Silicon-incorporated nanohydroxyapatite-reinforced poly(ε-caprolactone) film to enhance osteogenesis for bone tissue engineering applications

Abstract

Biomaterials composed of polymers and bioceramics have great prospects to repair large and complicated bone defects. Here, we developed a composite film consisting of poly(ε-caprolactone) (PCL) and silicon-substituted hydroxyapatite (Si-HA) nanoparticles to enhance the osteogenic effects of the scaffold for bone tissue engineering applications. The results showed that the Si-HA nanoparticles obtained an even distribution in the PCL matrix, resulting in a homogeneous composite film. Compared to HA-incorporated PCL film, the addition of silicon did not cause hydrophilic alterations to the film surface. With the seeding of mouse calvarial preosteoblasts (MC3T3-E1), the cells exhibited the good behaviors of adhesion and growth on the PCL/Si-HA film.
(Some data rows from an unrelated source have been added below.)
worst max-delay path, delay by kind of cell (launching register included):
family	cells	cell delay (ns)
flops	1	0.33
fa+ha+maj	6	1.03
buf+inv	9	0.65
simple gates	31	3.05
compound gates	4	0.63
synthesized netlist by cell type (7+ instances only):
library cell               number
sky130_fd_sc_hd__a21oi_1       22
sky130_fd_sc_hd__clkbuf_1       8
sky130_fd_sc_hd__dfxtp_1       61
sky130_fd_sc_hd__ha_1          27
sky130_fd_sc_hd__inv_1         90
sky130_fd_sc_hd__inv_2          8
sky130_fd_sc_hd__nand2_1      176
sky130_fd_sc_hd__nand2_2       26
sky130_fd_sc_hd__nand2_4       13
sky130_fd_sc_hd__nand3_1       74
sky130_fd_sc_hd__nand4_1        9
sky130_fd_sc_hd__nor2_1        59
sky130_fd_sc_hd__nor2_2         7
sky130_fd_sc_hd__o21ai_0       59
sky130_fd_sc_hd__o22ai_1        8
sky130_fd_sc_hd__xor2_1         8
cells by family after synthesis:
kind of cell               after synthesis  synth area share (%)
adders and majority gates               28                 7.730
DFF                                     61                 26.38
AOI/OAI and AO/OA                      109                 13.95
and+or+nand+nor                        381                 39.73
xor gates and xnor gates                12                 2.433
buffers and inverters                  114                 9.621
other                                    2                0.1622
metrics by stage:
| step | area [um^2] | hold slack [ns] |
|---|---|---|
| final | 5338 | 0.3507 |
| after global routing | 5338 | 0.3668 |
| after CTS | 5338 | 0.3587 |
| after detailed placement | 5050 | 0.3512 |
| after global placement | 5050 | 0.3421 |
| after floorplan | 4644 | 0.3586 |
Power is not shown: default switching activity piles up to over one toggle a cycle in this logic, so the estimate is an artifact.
<file path="src/rtl/axi4_lite_master_q.sv">
// Queued AXI4-Lite master with per-direction command FIFOs and independent read/write engines.
// Optional statistics counters are enabled by defining AXIM_STATS_EN.
module axi4_lite_master_q #(
  parameter int ADDR_W    = 32,
  parameter int DATA_W    = 32,
  parameter int CMD_DEPTH = 4
) (
  input  logic                ACLK,
  input  logic                ARESETN,
  input  logic                wr_req_valid,
  output logic                wr_req_ready,
  input  logic [ADDR_W-1:0]   wr_req_addr,
  input  logic [DATA_W-1:0]   wr_req_data,
  input  logic [DATA_W/8-1:0] wr_req_strb,
  output logic                wr_rsp_valid,
  output logic [1:0]          wr_rsp_resp,
  input  logic                rd_req_valid,
  output logic                rd_req_ready,
  input  logic [ADDR_W-1:0]   rd_req_addr,
  output logic                rd_rsp_valid,
  output logic [DATA_W-1:0]   rd_rsp_data,
  output logic [1:0]          rd_rsp_resp,
  output logic [ADDR_W-1:0]   AWADDR,
  output logic                AWVALID,
  input  logic                AWREADY,
  output logic [DATA_W-1:0]   WDATA,
  output logic [DATA_W/8-1:0] WSTRB,
  output logic                WVALID,
  input  logic                WREADY,
  input  logic [1:0]          BRESP,
  input  logic                BVALID,
  output logic                BREADY,
  output logic [ADDR_W-1:0]   ARADDR,
  output logic                ARVALID,
  input  logic                ARREADY,
  input  logic [DATA_W-1:0]   RDATA,
  input  logic [1:0]          RRESP,
  input  logic                RVALID,
  output logic                RREADY
`ifdef AXIM_STATS_EN
  , output logic [15:0]       wr_count
  , output logic [15:0]       rd_count
  , output logic [15:0]       err_count
`endif
);

  localparam int PW = $clog2(CMD_DEPTH);
  localparam int SW = DATA_W / 8;

  typedef enum logic [1:0] {W_IDLE, W_SEND, W_RESP} w_state_t;
  typedef enum logic [1:0] {R_IDLE, R_ADDR, R_DATA} r_state_t;

  logic [ADDR_W-1:0] wf_addr [CMD_DEPTH];
  logic [DATA_W-1:0] wf_data [CMD_DEPTH];
  logic [SW-1:0]     wf_strb [CMD_DEPTH];
  logic [ADDR_W-1:0] rf_addr [CMD_DEPTH];
  logic [PW:0]       wf_wptr, wf_rptr, wf_wptr_n, wf_rptr_n;
  logic [PW:0]       rf_wptr, rf_rptr, rf_wptr_n, rf_rptr_n;
  logic              wf_push, wf_pop, wf_empty, wf_full_n;
  logic              rf_push, rf_pop, rf_empty, rf_full_n;

  // Ready is registered from the post-update pointers, so it reflects this cycle's push/pop.
  assign wf_push   = wr_req_valid && wr_req_ready;
  assign rf_push   = rd_req_valid && rd_req_ready;
  assign wf_empty  = (wf_wptr == wf_rptr);
  assign rf_empty  = (rf_wptr == rf_rptr);
  assign wf_wptr_n = wf_wptr + (PW+1)'(wf_push);
  assign wf_rptr_n = wf_rptr + (PW+1)'(wf_pop);
  assign rf_wptr_n = rf_wptr + (PW+1)'(rf_push);
  assign rf_rptr_n = rf_rptr + (PW+1)'(rf_pop);
  assign wf_full_n = (wf_wptr_n[PW] != wf_rptr_n[PW]) && (wf_wptr_n[PW-1:0] == wf_rptr_n[PW-1:0]);
  assign rf_full_n = (rf_wptr_n[PW] != rf_rptr_n[PW]) && (rf_wptr_n[PW-1:0] == rf_rptr_n[PW-1:0]);

  always_ff @(posedge ACLK or negedge ARESETN) begin
    if (!ARESETN) begin
      wf_wptr      <= '0;
      wf_rptr      <= '0;
      rf_wptr      <= '0;
      rf_rptr      <= '0;
      wr_req_ready <= 1'b0;
      rd_req_ready <= 1'b0;
    end else begin
      wf_wptr      <= wf_wptr_n;
      wf_rptr      <= wf_rptr_n;
      rf_wptr      <= rf_wptr_n;
      rf_rptr      <= rf_rptr_n;
      wr_req_ready <= !wf_full_n;
      rd_req_ready <= !rf_full_n;
    end
  end

  always_ff @(posedge ACLK) begin
    if (wf_push) begin
      wf_addr[wf_wptr[PW-1:0]] <= wr_req_addr;
      wf_data[wf_wptr[PW-1:0]] <= wr_req_data;
      wf_strb[wf_wptr[PW-1:0]] <= wr_req_strb;
    end
    if (rf_push) rf_addr[rf_wptr[PW-1:0]] <= rd_req_addr;
  end

  // Write engine
  w_state_t    w_state, w_state_n;
  logic        aw_pend, w_pend;
  logic        awvalid_d, wvalid_d, bready_d, wr_rsp_valid_d;
  logic [1:0]  wr_rsp_resp_d;

  assign aw_pend = AWVALID && !AWREADY;
  assign w_pend  = WVALID && !WREADY;

  always_comb begin
    w_state_n = w_state;
    case (w_state)
      W_IDLE:  if (!wf_empty) w_state_n = W_SEND;
      W_SEND:  if (!aw_pend && !w_pend) w_state_n = W_RESP;
      W_RESP:  if (BVALID && BREADY) w_state_n = W_IDLE;
      default: w_state_n = W_IDLE;
    endcase
  end

  always_comb begin
    wf_pop         = 1'b0;
    awvalid_d      = AWVALID;
    wvalid_d       = WVALID;
    bready_d       = BREADY;
    wr_rsp_valid_d = 1'b0;
    wr_rsp_resp_d  = wr_rsp_resp;
    case (w_state)
      W_IDLE: if (!wf_empty) begin
        wf_pop    = 1'b1;
        awvalid_d = 1'b1;
        wvalid_d  = 1'b1;
      end
      W_SEND: begin
        awvalid_d = aw_pend;
        wvalid_d  = w_pend;
        if (!aw_pend && !w_pend) bready_d = 1'b1;
      end
      W_RESP: if (BVALID && BREADY) begin
        wr_rsp_valid_d = 1'b1;
        wr_rsp_resp_d  = BRESP;
        bready_d       = 1'b0;
      end
      default: ;
    endcase
  end

  always_ff @(posedge ACLK or negedge ARESETN) begin
    if (!ARESETN) begin
      w_state      <= W_IDLE;
      AWVALID      <= 1'b0;
      WVALID       <= 1'b0;
      BREADY       <= 1'b0;
      AWADDR       <= '0;
      WDATA        <= '0;
      WSTRB        <= '0;
      wr_rsp_valid <= 1'b0;
      wr_rsp_resp  <= 2'b00;
    end else begin
      w_state      <= w_state_n;
      AWVALID      <= awvalid_d;
      WVALID       <= wvalid_d;
      BREADY       <= bready_d;
      wr_rsp_valid <= wr_rsp_valid_d;
      wr_rsp_resp  <= wr_rsp_resp_d;
      if (wf_pop) begin
        AWADDR <= wf_addr[wf_rptr[PW-1:0]];
        WDATA  <= wf_data[wf_rptr[PW-1:0]];
        WSTRB  <= wf_strb[wf_rptr[PW-1:0]];
      end
    end
  end

  // Read engine
  r_state_t    r_state, r_state_n;
  logic        arvalid_d, rready_d, rd_rsp_valid_d;
  logic [1:0]  rd_rsp_resp_d;
  logic [DATA_W-1:0] rd_rsp_data_d;

  always_comb begin
    r_state_n = r_state;
    case (r_state)
      R_IDLE:  if (!rf_empty) r_state_n = R_ADDR;
      R_ADDR:  if (ARREADY) r_state_n = R_DATA;
      R_DATA:  if (RVALID && RREADY) r_state_n = R_IDLE;
      default: r_state_n = R_IDLE;
    endcase
  end

  always_comb begin
    rf_pop         = 1'b0;
    arvalid_d      = ARVALID;
    rready_d       = RREADY;
    rd_rsp_valid_d = 1'b0;
    rd_rsp_resp_d  = rd_rsp_resp;
    rd_rsp_data_d  = rd_rsp_data;
    case (r_state)
      R_IDLE: if (!rf_empty) begin
        rf_pop    = 1'b1;
        arvalid_d = 1'b1;
      end
      R_ADDR: if (ARREADY) begin
        arvalid_d = 1'b0;
        rready_d  = 1'b1;
      end
      R_DATA: if (RVALID && RREADY) begin
        rd_rsp_valid_d = 1'b1;
        rd_rsp_resp_d  = RRESP;
        rd_rsp_data_d  = RDATA;
        rready_d       = 1'b0;
      end
      default: ;
    endcase
  end

  always_ff @(posedge ACLK or negedge ARESETN) begin
    if (!ARESETN) begin
      r_state      <= R_IDLE;
      ARVALID      <= 1'b0;
      ARADDR       <= '0;
      RREADY       <= 1'b0;
      rd_rsp_valid <= 1'b0;
      rd_rsp_resp  <= 2'b00;
      rd_rsp_data  <= '0;
    end else begin
      r_state      <= r_state_n;
      ARVALID      <= arvalid_d;
      RREADY       <= rready_d;
      rd_rsp_valid <= rd_rsp_valid_d;
      rd_rsp_resp  <= rd_rsp_resp_d;
      rd_rsp_data  <= rd_rsp_data_d;
      if (rf_pop) ARADDR <= rf_addr[rf_rptr[PW-1:0]];
    end
  end

`ifdef AXIM_STATS_EN
  // Counters advance on the same edge that raises the response pulse, saturating at all-ones.
  logic [1:0] err_inc;
  assign err_inc = 2'(wr_rsp_valid_d && wr_rsp_resp_d[1]) + 2'(rd_rsp_valid_d && rd_rsp_resp_d[1]);

  function automatic logic [15:0] sat_add(input logic [15:0] c, input logic [1:0] inc);
    logic [16:0] s;
    s = 17'(c) + 17'(inc);
    return s[16] ? 16'hFFFF : s[15:0];
  endfunction

  always_ff @(posedge ACLK or negedge ARESETN) begin
    if (!ARESETN) begin
      wr_count  <= '0;
      rd_count  <= '0;
      err_count <= '0;
    end else begin
      wr_count  <= sat_add(wr_count, 2'(wr_rsp_valid_d));
      rd_count  <= sat_add(rd_count, 2'(rd_rsp_valid_d));
      err_count <= sat_add(err_count, err_inc);
    end
  end
`endif

endmodule

</file>
**config.mk**
```make
export PLATFORM = sky130hd
export DESIGN_NAME = scan_onecold_decoder
export DESIGN_NICKNAME = d
export VERILOG_FILES = /design/src/rtl/scan_dec_pkg.sv /design/src/rtl/onecold_dec.sv /design/src/rtl/scan_onecold_decoder.sv
export SDC_FILE = /design/constraint.sdc
export NUM_CORES = 1
export LEC_CHECK = 0
export CELL_PAD_IN_SITES_DETAIL_PLACEMENT = 1
export CELL_PAD_IN_SITES_GLOBAL_PLACEMENT = 2
export CORE_ASPECT_RATIO = 1.2
export CORE_MARGIN = 1.5
export CORE_UTILIZATION = 28
export DETAILED_ROUTE_END_ITERATION = 10
export PLACE_DENSITY_LB_ADDON = 0.08
export SYNTH_ARGS = -nofsm -noshare
export SYNTH_HDL_FRONTEND = slang
export SYNTH_SLANG_ARGS = --single-unit
```
**constraint.sdc**
```tcl
create_clock -name CLK -period 2.36 [get_ports CLK]
set_input_delay 0.472 -clock CLK [delete_from_list [all_inputs] [get_ports CLK]]
set_output_delay 0.472 -clock CLK [all_outputs]
set_load 0.02 [all_outputs]
```
## config.mk

```make
export PLATFORM = sky130hd
export DESIGN_NAME = flappy_game_ctrl
export DESIGN_NICKNAME = d
export VERILOG_FILES = /design/src/rtl/flappy_pkg.sv /design/src/rtl/flappy_game_ctrl_flap_sync.sv /design/src/rtl/flappy_game_ctrl.sv
export SDC_FILE = /design/constraint.sdc
export NUM_CORES = 1
export LEC_CHECK = 0
export CAP_MARGIN = 40
export CORE_ASPECT_RATIO = 0.7
export CORE_UTILIZATION = 51
export DETAILED_ROUTE_END_ITERATION = 7
export PLACE_DENSITY = 0.77
export SLEW_MARGIN = 20
export SYNTH_ARGS = -nofsm -noshare
export SYNTH_HDL_FRONTEND = slang
export SYNTH_SLANG_ARGS = --single-unit
```

## constraint.sdc

```tcl
create_clock -name dclk -period 9.9 [get_ports dclk]
set_clock_uncertainty 0.1 [all_clocks]
set_input_delay 1.98 -clock dclk [delete_from_list [all_inputs] [get_ports dclk]]
set_output_delay 1.98 -clock dclk [all_outputs]
set_load 0.02 [all_outputs]
```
Compared to the PCL/HA films, incorporation of Si-HA nanoparticles in PCL/Si-HA films showed the increased production of alkaline phosphatase (ALP) and calcium content by MC3T3-E1 cells. These results suggested the suitability of the PCL/Si-HA composite film to elicit cellular growth and functional differentiation with the potential for bone tissue engineering applications.